::: Data provided

==> src/rtl/sig_chg_irq.sv <==
module sig_chg_irq
    import sig_chg_pkg::*;
(
    input  logic             clk,
    input  logic             rst,
    input  logic [N_IRQ-1:0] set_vec,
    input  logic             cor_mode,
    input  logic             stat_rd,
    input  logic             clr_we,
    input  logic [N_IRQ-1:0] clr_val,
    input  logic [N_IRQ-1:0] mask,
    output logic [N_IRQ-1:0] bits,
    output logic             any
);
    logic [N_IRQ-1:0] clr_vec;

    always_comb begin
        if (cor_mode) clr_vec = stat_rd ? '1 : '0;
        else          clr_vec = clr_we ? clr_val : '0;
    end

    for (genvar i = 0; i < N_IRQ; i++) begin : g_bit
        always_ff @(posedge clk) begin
            if (rst) bits[i] <= 1'b0;
            else     bits[i] <= set_vec[i] | (bits[i] & ~clr_vec[i]);
        end
    end

    assign any = |(bits & ~mask);

endmodule

==> src/rtl/sig_chg_fifo.sv <==
module sig_chg_fifo
    import sig_chg_pkg::*;
#(
    parameter int DEPTH = 64,
    parameter int TMR_W = 16
) (
    input  logic                        clk,
    input  logic                        rst,
    input  logic                        wr_en,
    input  logic [4:0]                  wr_chan,
    input  logic [3:0]                  wr_sig,
    input  logic                        rd_en,
    output logic [15:0]                 rd_data,
    output logic [$clog2(DEPTH+1)-1:0]  level,
    input  logic [$clog2(DEPTH+1)-1:0]  thresh,
    input  logic [TMR_W-1:0]            tmr_reload,
    input  logic [2:0]                  irq_mask,
    input  logic                        cor_mode,
    input  logic                        stat_rd,
    input  logic                        clr_we,
    input  logic [2:0]                  clr_val,
    output logic                        thr_status,
    output logic [2:0]                  irq_bits,
    output logic                        irq_out
);
    sig_evt_t         head;
    logic             drop, tmr_fire;
    logic [N_IRQ-1:0] set_vec;

    sig_chg_store #(.DEPTH(DEPTH)) store_i (
        .clk       (clk),
        .rst       (rst),
        .push_req  (wr_en),
        .pop_req   (rd_en),
        .wdata     (make_evt(wr_chan, wr_sig)),
        .rdata     (head),
        .level     (level),
        .push_drop (drop)
    );

    sig_chg_timer #(.TMR_W(TMR_W)) timer_i (
        .clk    (clk),
        .rst    (rst),
        .active (level != '0),
        .reload (tmr_reload),
        .expire (tmr_fire)
    );

    assign thr_status = (level > thresh);

    always_comb begin
        set_vec          = '0;
        set_vec[IRQ_THR] = thr_status;
        set_vec[IRQ_TMR] = tmr_fire;
        set_vec[IRQ_OVF] = drop;
    end

    sig_chg_irq irq_i (
        .clk      (clk),
        .rst      (rst),
        .set_vec  (set_vec),
        .cor_mode (cor_mode),
        .stat_rd  (stat_rd),
        .clr_we   (clr_we),
        .clr_val  (clr_val),
        .mask     (irq_mask),
        .bits     (irq_bits),
        .any      (irq_out)
    );

    assign rd_data = head;

endmodule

::::::

(Required work)
Read through the lines above and collect those that contain the string "head".

(Exercise solution)
    sig_evt_t         head;
        .rdata     (head),
    assign rd_data = head;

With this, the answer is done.